WASHINGTON—The Physicians Committee—a nonprofit with 12,000 doctor members—supports recommendations in a new report from the Bipartisan Policy Center that calls on the Supplemental Nutrition Assistance Program to congressionally mandate a focus on diet quality and healthy nutrition, including encouraging increased consumption of fruits and vegetables. The recommendations align with the Physicians Committee’s Healthy Staples plan.
The BPC’s report, Leading with Nutrition: Leveraging Federal Programs for Better Health, says that despite SNAP’s documented success in reducing hunger and improving food security, SNAP has been less successful in promoting healthy nutrition. In addition to recommendations for more fruits and vegetables, the report says another priority should be to test innovative delivery models for foods purchased with SNAP benefits, such as home-delivered groceries, which the White House recently recommended with its America’s Harvest Box.

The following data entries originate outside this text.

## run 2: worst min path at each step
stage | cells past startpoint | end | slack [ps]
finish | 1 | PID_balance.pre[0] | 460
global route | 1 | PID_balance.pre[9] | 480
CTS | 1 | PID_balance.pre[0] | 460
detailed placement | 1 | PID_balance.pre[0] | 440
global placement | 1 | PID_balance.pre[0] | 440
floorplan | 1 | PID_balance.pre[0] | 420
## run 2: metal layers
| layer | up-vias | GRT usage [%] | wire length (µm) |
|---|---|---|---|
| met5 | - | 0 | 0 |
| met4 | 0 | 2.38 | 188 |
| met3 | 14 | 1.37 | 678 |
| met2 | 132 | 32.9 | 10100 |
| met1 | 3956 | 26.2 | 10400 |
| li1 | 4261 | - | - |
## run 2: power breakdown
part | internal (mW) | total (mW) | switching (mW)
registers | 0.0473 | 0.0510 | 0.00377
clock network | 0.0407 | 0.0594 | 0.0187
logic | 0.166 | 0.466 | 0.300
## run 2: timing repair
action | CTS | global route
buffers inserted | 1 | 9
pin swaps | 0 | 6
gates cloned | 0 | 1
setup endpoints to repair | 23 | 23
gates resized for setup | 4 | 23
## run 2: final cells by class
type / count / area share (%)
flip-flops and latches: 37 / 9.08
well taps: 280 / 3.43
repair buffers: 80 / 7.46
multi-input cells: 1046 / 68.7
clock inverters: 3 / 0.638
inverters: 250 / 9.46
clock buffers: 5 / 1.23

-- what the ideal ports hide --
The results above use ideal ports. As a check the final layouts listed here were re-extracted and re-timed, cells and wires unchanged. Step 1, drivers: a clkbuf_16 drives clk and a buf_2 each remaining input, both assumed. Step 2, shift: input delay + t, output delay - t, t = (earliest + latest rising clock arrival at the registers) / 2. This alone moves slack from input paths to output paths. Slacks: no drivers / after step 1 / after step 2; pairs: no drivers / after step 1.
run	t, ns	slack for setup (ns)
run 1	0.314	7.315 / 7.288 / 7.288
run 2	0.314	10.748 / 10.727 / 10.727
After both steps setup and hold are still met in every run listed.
This design comes from an exercise in tuning for small area on the open sky130 flow, not from production work.
Function was checked by simulation only, so behaviour that the tests miss may differ from the original.

<file path="flow/flow/run.sh">
#!/bin/bash
# The standard layout, with the smallest buffer on every input and output port
# instead of the flow's default choice, and clock tree synthesis without dummy
# loads and with smaller clock buffers, then downsizing of gates off the
# critical paths after global routing (power recovery).  make's output goes to flow_make.log.
set -euo pipefail
export BUFFER_PORTS_ARGS="-buffer_cell sky130_fd_sc_hd__buf_1"
export CTS_ARGS="-sink_clustering_enable -repair_clock_nets -dont_use_dummy_load -buf_list {sky130_fd_sc_hd__clkbuf_8} -sink_clustering_size 20 -sink_clustering_max_diameter 60"
export RECOVER_POWER=100
bash standard.sh > flow_make.log 2>&1
</file>
<file path="flow/standard.sh">
#!/bin/bash
# synth_recipe.tcl (not shown) runs the flow's synth.tcl, then flattens the netlist and writes it again
# the make line also repeats each setting of config.mk as NAME=value (left out here)
make -C /OpenROAD-flow-scripts/flow DESIGN_CONFIG=/design/flow/config.mk WORK_HOME=/design/flow/orfs CLKGATE_MAP_FILE= SYNTH_SCRIPT=/design/flow/synth_recipe.tcl "${@:-finish}"
</file>
<file path="flow/config.mk">
export PLATFORM = sky130hd
export DESIGN_NAME = acdma_top
export DESIGN_NICKNAME = acdma_top
export VERILOG_FILES = /design/flow/design.v
export SDC_FILE = /design/flow/constraint.sdc
export NUM_CORES = 4
export LEC_CHECK = 0
export CAP_MARGIN = 20
export CORE_MARGIN = 2
export CORE_UTILIZATION = 70
export PLACE_DENSITY = 0.8
export SLEW_MARGIN = 20
export SYNTH_HIERARCHICAL = 1
export SYNTH_MINIMUM_KEEP_SIZE = 0
</file>
<file path="flow/constraint.sdc">
create_clock -name core_clock -period 4.0 [get_ports {clk}]
set_input_delay 0.8000 -clock core_clock [delete_from_list [all_inputs] [get_ports {clk}]]
set_output_delay 0.8000 -clock core_clock [all_outputs]
set_load 0.01 [all_outputs]
</file>
What follows belongs to an exercise in optimizing a design on an open flow for small area and a short achievable clock period; a production flow would make more cautious choices. Only simulation tests tie the RTL to the original design; equivalence was not proved. Power and IR drop assume default switching activity. The flow treats the clock pin as an ideal source, which a real chip does not have.

==> flow/design.v <==
module rf_aoi3(
    input  logic a1, b1, a2, b2, a3, b3,
    output logic y
);
    assign y = ~((a1 & b1) | (a2 & b2) | (a3 & b3));
endmodule
module top_5stage(
    input  logic        clk,
    input  logic        reset,
    output logic [15:0] imem_addr,
    input  logic [31:0] imem_rdata,
    output logic        dmem_re,
    output logic [15:0] dmem_addr,
    output logic [31:0] dmem_wdata,
    output logic [3:0]  dmem_wstrb,
    input  logic [31:0] dmem_rdata,
    output logic        rf_we,
    output logic [4:0]  rf_waddr,
    output logic [31:0] rf_wdata
);
    logic [15:1] pc;
    logic [31:0] instr;             
    logic [31:0] iD;                
    logic        vD;                
    logic [15:1] pD;                
    logic [31:0] A_E, B_E, C_E;     
    logic [4:0]  rd_E;
    logic [2:0]  f3_E;
    logic        opk_E, sub_E, sgn_E, xsel_E;
    logic        we_E, ld_E, br_E, sta_E, sthw_E, stw_E;    
    logic [31:0] X_M;               
    logic [15:0] Y_M;               
    logic [4:0]  rd_M;
    logic [2:0]  f3_M;
    logic        we_M, ld_M, pcsrc_M, sta_M, sthw_M, stw_M;  
    logic [31:0] LD;                
    logic [31:0] fin_W;
    logic [4:0]  rd_W;
    logic        we_W;              
    logic [31:1][31:0] rf;          
    assign imem_addr = {pc[15:2], 2'b00};
    always_ff @(posedge clk)
        instr <= imem_rdata;
    wire [6:0] op = iD[6:0];
    wire [2:0] f3 = iD[14:12];
    wire isR  = op == 7'b0110011;
    wire isIA = op == 7'b0010011;
    wire isL  = op == 7'b0000011;
    wire isS  = op == 7'b0100011;
    wire isB  = op == 7'b1100011;
    wire isU  = (op & 7'b1011111) == 7'b0010111;
    wire isI  = isIA | isL;
    wire rs1v = isR | isI | isS | isB;
    wire rs2v = isR | isS | isB;
    wire [4:0] rs1f = iD[19:15];
    wire [4:0] rs2f = iD[24:20];
    wire [4:0] rdf  = iD[11:7];
    wire stall = ld_E & (((rs1v ? rs1f : 5'd0) == rd_E) | ((rs2v ? rs2f : 5'd0) == rd_E));
    logic [31:1] s1, s2;
    always_ff @(posedge clk)
        for (int i = 1; i < 32; i++) begin
            s1[i] <= instr[19:15] == i[4:0];
            s2[i] <= instr[24:20] == i[4:0];
        end
    logic [31:0] rv1, rv2;
    logic [31:0][10:0] t1, t2;
    for (genvar b = 0; b < 32; b++) begin : g_rd
        for (genvar k = 0; k < 10; k++) begin : g_t
            rf_aoi3 u1(.a1(s1[3*k+1]), .b1(rf[3*k+1][b]), .a2(s1[3*k+2]), .b2(rf[3*k+2][b]),
                       .a3(s1[3*k+3]), .b3(rf[3*k+3][b]), .y(t1[b][k]));
            rf_aoi3 u2(.a1(s2[3*k+1]), .b1(rf[3*k+1][b]), .a2(s2[3*k+2]), .b2(rf[3*k+2][b]),
                       .a3(s2[3*k+3]), .b3(rf[3*k+3][b]), .y(t2[b][k]));
        end
        assign t1[b][10] = ~(s1[31] & rf[31][b]);
        assign t2[b][10] = ~(s2[31] & rf[31][b]);
        assign rv1[b] = ~&t1[b];
        assign rv2[b] = ~&t2[b];
    end
    wire shamt_sel = isI & (f3[1:0] == 2'b01);
    wire [31:0] imm_i = shamt_sel ? {27'd0, iD[24:20]} : {{20{iD[31]}}, iD[31:20]};
    wire [31:0] imm_s = {{20{iD[31]}}, iD[31:25], iD[11:7]};
    wire [31:0] imm_u = {iD[31:12], 12'd0};
    wire [31:0] imm_b = {{20{iD[12]}}, iD[20], iD[30:21], 1'b0};
    wire [31:0] imm = isI ? imm_i : isS ? imm_s : isU ? imm_u : isB ? imm_b : 32'd0;
    wire sllD = (isR | isIA) & (f3 == 3'b001);
    logic [31:0] rv1_rev;
    always_comb for (int i = 0; i < 32; i++) rv1_rev[i] = rv1[31-i];
    wire [15:1] dest = pD + imm_b[15:1];
    wire g = vD & ~stall;
    wire subD = (isR & (f3 == 3'b000) & (iD[31:25] != 7'd0)) | ((isR | isIA) & (f3[2:1] == 2'b01)) | isB;
    always_ff @(posedge clk) begin
        iD <= instr;
        pD <= pc;
        vD <= ~reset & ~stall;
        A_E <= rs1v ? (sllD ? rv1_rev : rv1) : 32'd0;
        B_E <= (isR ? rv2 : imm) ^ {32{subD}};
        C_E <= isB ? {16'd0, dest, 1'b0} : rv2;
        rd_E <= rdf;
        f3_E <= f3;
        opk_E <= isR | isIA;
        sub_E <= subD;
        sgn_E <= isR | (isB & ~f3[1]);
        xsel_E <= isS | isB;
    end
    always_ff @(posedge clk or posedge reset) begin
        if (reset) begin
            we_E <= 1'b0; ld_E <= 1'b0; br_E <= 1'b0;
            sta_E <= 1'b0; sthw_E <= 1'b0; stw_E <= 1'b0;
        end else begin
            we_E   <= g & ~isS & ~isB & (rdf != 5'd0);
            ld_E   <= g & isL;
            br_E   <= g & isB & (f3[2:1] != 2'b01);
            sta_E  <= g & isS & ((f3 == 3'b000) | (f3 == 3'b001) | (f3 == 3'b010));
            sthw_E <= g & isS & ((f3 == 3'b001) | (f3 == 3'b010));
            stw_E  <= g & isS & (f3 == 3'b010);
        end
    end
    wire [31:0] p = A_E ^ B_E;
    wire [31:0] gg = A_E & B_E;
    logic [31:0] G, P;
    always_comb begin
        G = gg;
        P = p;
        G[0] = gg[0] | (p[0] & sub_E);
        for (int l = 0; l < 5; l++)
            for (int i = 0; i < 32; i++)
                if ((i >> l) & 1) begin
                    G[i] = G[i] | (P[i] & G[((i >> l) << l) - 1]);
                    P[i] = P[i] & P[((i >> l) << l) - 1];
                end
    end
    wire [31:0] cin = {G[30:0], sub_E};
    wire [31:0] sum = p ^ cin;
    wire cout = G[31];
    wire ltu = ~cout;
    wire lts = p[31] ? ~cout : A_E[31];
    wire lt  = sgn_E ? lts : ltu;
    wire eq  = &p;
    wire flag = f3_E[2] ? (lt ^ f3_E[0]) : (eq ^ f3_E[0]);
    wire big = |B_E[31:5];
    wire [31:0] sr = big ? 32'd0 : (A_E >> B_E[4:0]);
    logic [31:0] sr_rev;
    always_comb for (int i = 0; i < 32; i++) sr_rev[i] = sr[31-i];
    wire is_add = ~opk_E | (f3_E == 3'b000);
    wire en_p = is_add | (f3_E == 3'b100) | (f3_E == 3'b110);
    wire en_c = is_add;
    wire en_g = opk_E & f3_E[2] & f3_E[1];
    wire en_sr = opk_E & (f3_E == 3'b101);
    wire en_sl = opk_E & (f3_E == 3'b001);
    wire en_lt = opk_E & (f3_E[2:1] == 2'b01);
    wire [31:0] res = ((p & {32{en_p}}) ^ (cin & {32{en_c}})) | (gg & {32{en_g}})
                    | (sr & {32{en_sr}}) | (sr_rev & {32{en_sl}}) | {31'd0, lt & en_lt};
    always_ff @(posedge clk) begin
        X_M <= xsel_E ? C_E : res;
        Y_M <= sum[15:0];
        rd_M <= rd_E;
        f3_M <= f3_E;
    end
    always_ff @(posedge clk or posedge reset) begin
        if (reset) begin
            we_M <= 1'b0; ld_M <= 1'b0; pcsrc_M <= 1'b0;
            sta_M <= 1'b0; sthw_M <= 1'b0; stw_M <= 1'b0;
        end else begin
            we_M <= we_E; ld_M <= ld_E; pcsrc_M <= br_E & flag;
            sta_M <= sta_E; sthw_M <= sthw_E; stw_M <= stw_E;
        end
    end
    assign dmem_re    = ld_M;
    assign dmem_addr  = Y_M;
    assign dmem_wdata = X_M;
    assign dmem_wstrb = {stw_M, stw_M, sthw_M, sta_M};
    logic [31:0] ldv;
    always_comb begin
        case (f3_M)
            3'b000: ldv = {{24{dmem_rdata[7]}}, dmem_rdata[7:0]};
            3'b001: ldv = {{16{dmem_rdata[15]}}, dmem_rdata[15:0]};
            3'b010: ldv = dmem_rdata;
            3'b100: ldv = {24'd0, dmem_rdata[7:0]};
            3'b101: ldv = {16'd0, dmem_rdata[15:0]};
            default: ldv = 32'd0;
        endcase
    end
    always_ff @(posedge clk) begin
        if (ld_M) LD <= ldv;
        fin_W <= ld_M ? LD : X_M;
        rd_W <= rd_M;
    end
    always_ff @(posedge clk or posedge reset) begin
        if (reset) we_W <= 1'b0;
        else we_W <= we_M;
    end
    always_ff @(posedge clk) begin
        if (reset) pc <= 15'd0;
        else if (!stall) pc <= pcsrc_M ? X_M[15:1] : pc + 15'd2;
    end
    assign rf_we    = we_W;
    assign rf_waddr = rd_W;
    assign rf_wdata = fin_W;
    always_ff @(posedge clk)
        for (int i = 1; i < 32; i++)
            if (we_W && rd_W == i[4:0]) rf[i] <= fin_W;
endmodule
clock: 9.0 ns
lec_check: 0
abc_clock_period_in_ps: 3000
cap_margin: 20
core_margin: 2
core_utilization: 55
slew_margin: 20
synth_hierarchical: 1
synth_minimum_keep_size: 0
standard.sh (not shown) runs the stock make flow with config.mk's settings and CLKGATE_MAP_FILE= SYNTH_SCRIPT=/design/flow/synth_recipe.tcl, a recipe that flattens the netlist after the stock synthesis.
==> flow/flow/run.sh <==
#!/bin/bash
# Standard layout with a tighter setup repair target, plain buffers on the ports and a clock
# tree without dummy loads.
set -uo pipefail
bash standard.sh "SETUP_SLACK_MARGIN=6.1" \
  "BUFFER_PORTS_ARGS=-buffer_cell sky130_fd_sc_hd__buf_2" \
  "CTS_ARGS=-sink_clustering_enable -repair_clock_nets -dont_use_dummy_load -sink_clustering_size 30 -sink_clustering_max_diameter 100" \
  finish > make_finish.log 2>&1
Rerun with:
--- a/flow/flow/run.sh
+++ b/flow/flow/run.sh
@@ -3,5 +3,5 @@
 # tree without dummy loads.
 set -uo pipefail
-bash standard.sh "SETUP_SLACK_MARGIN=6.1" \
+bash standard.sh "SETUP_SLACK_MARGIN=5.9" \
   "BUFFER_PORTS_ARGS=-buffer_cell sky130_fd_sc_hd__buf_2" \
   "CTS_ARGS=-sink_clustering_enable -repair_clock_nets -dont_use_dummy_load -sink_clustering_size 30 -sink_clustering_max_diameter 100" \
ABC_CLOCK_PERIOD_IN_PS = 2000   (was 3000)
Result:
- wire length decreases by 1.8%
- clock skew is lower by 0.012 ns
- total power hardly moves
- clock power climbs by about 1%

## re-timing with driven ports
Ports are ideal in the flow. The routed layouts listed here were re-timed in OpenROAD. Step 1 sets driving cells, clkbuf_16 on the clock port and buf_2 on the other inputs (assumed; they add their load-dependent delay and slew). Step 2 also shifts input and output timing later by t, the mid clock arrival at the registers, as if the neighbouring blocks saw the same clock. Three values: no drivers, after step 1, after step 2; two values: the first two.
run | t (ns) | setup slack, ns | worst hold slack (ns) | worst setup path at the end | latest minus earliest clock arrival (ns)
the first run | 0.770 | 5.816 / 5.736 / 5.461 | 0.315 / 0.315 / 0.315 | input to register | 0.150 / 0.150
the second run | 0.771 | 5.808 / 5.731 / 5.638 | 0.329 / 0.329 / 0.329 | input to register | 0.111 / 0.110
After both steps setup and hold are still met in every run listed. The setup slack of the first run, which loses most, moves by -0.080 ns with the drivers and by -0.355 ns with both steps.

“Between the Bipartisan Policy Center’s recommendations and the America’s Harvest Box proposal from the USDA, Congress has plenty of notice that it needs to provide SNAP participants the good nutrition they deserve to fight obesity, heart disease, and diabetes,” says Physicians Committee director of nutrition education Susan Levin, M.S., R.D. “With the Physicians Committee's Health Staples plan, Congress can commit to ensuring that meaningful SNAP reform happens in the 2018 Farm Bill.”
Forty-four percent of adult SNAP participants are obese, versus 32 percent for nonparticipants at the same income level nonparticipants. They also have an increased risk of death from heart disease and diabetes, compared to SNAP-eligible nonparticipants.
Levin and Physicians Committee president Neal Barnard, M.D., detailed Healthy Staples in “A Proposal for Improvements in the Supplemental Nutrition Assistance Program,” published in the American Journal of Preventive Medicine.
The Physicians Committee’s Healthy Staples plan is inspired by the USDA’s Women, Infants and Children program, or WIC, which is based on foods deemed to provide good nutrition. When WIC began promoting more fruits, vegetables, and whole grains, childhood obesity declined for participants, according to a recent study in JAMA Pediatrics.
The BPC report highlights a 2013 study that concluded that children who received SNAP benefits had substandard diets, consuming 43 percent more sugar-sweetened beverages, 47 percent more high-fat dairy, and 44 percent more processed meats than income-eligible nonparticipants. Forty-four percent of SNAP participants are children.
SNAP participants choosing solely from Healthy Staples would likely get more than twice the fiber, iron, vitamin E, and folate; almost twice the potassium, calcium, and magnesium; almost 40 percent more vitamin D; and more than five times more beta-carotene than those following a typical American diet. A Healthy Staples participant would also consume 65 percent less fat and 85 percent less saturated fat, and the excess of 250 milligrams of cholesterol consumed daily would be reduced to essentially zero.
Earlier this year, the American Medical Association also asked the USDA to incentivize healthful foods and discourage or eliminate unhealthful foods.
Founded in 1985, the Physicians Committee for Responsible Medicine is a nonprofit health organization that promotes preventive medicine, conducts clinical research, and encourages higher standards for ethics and effectiveness in research and medical training.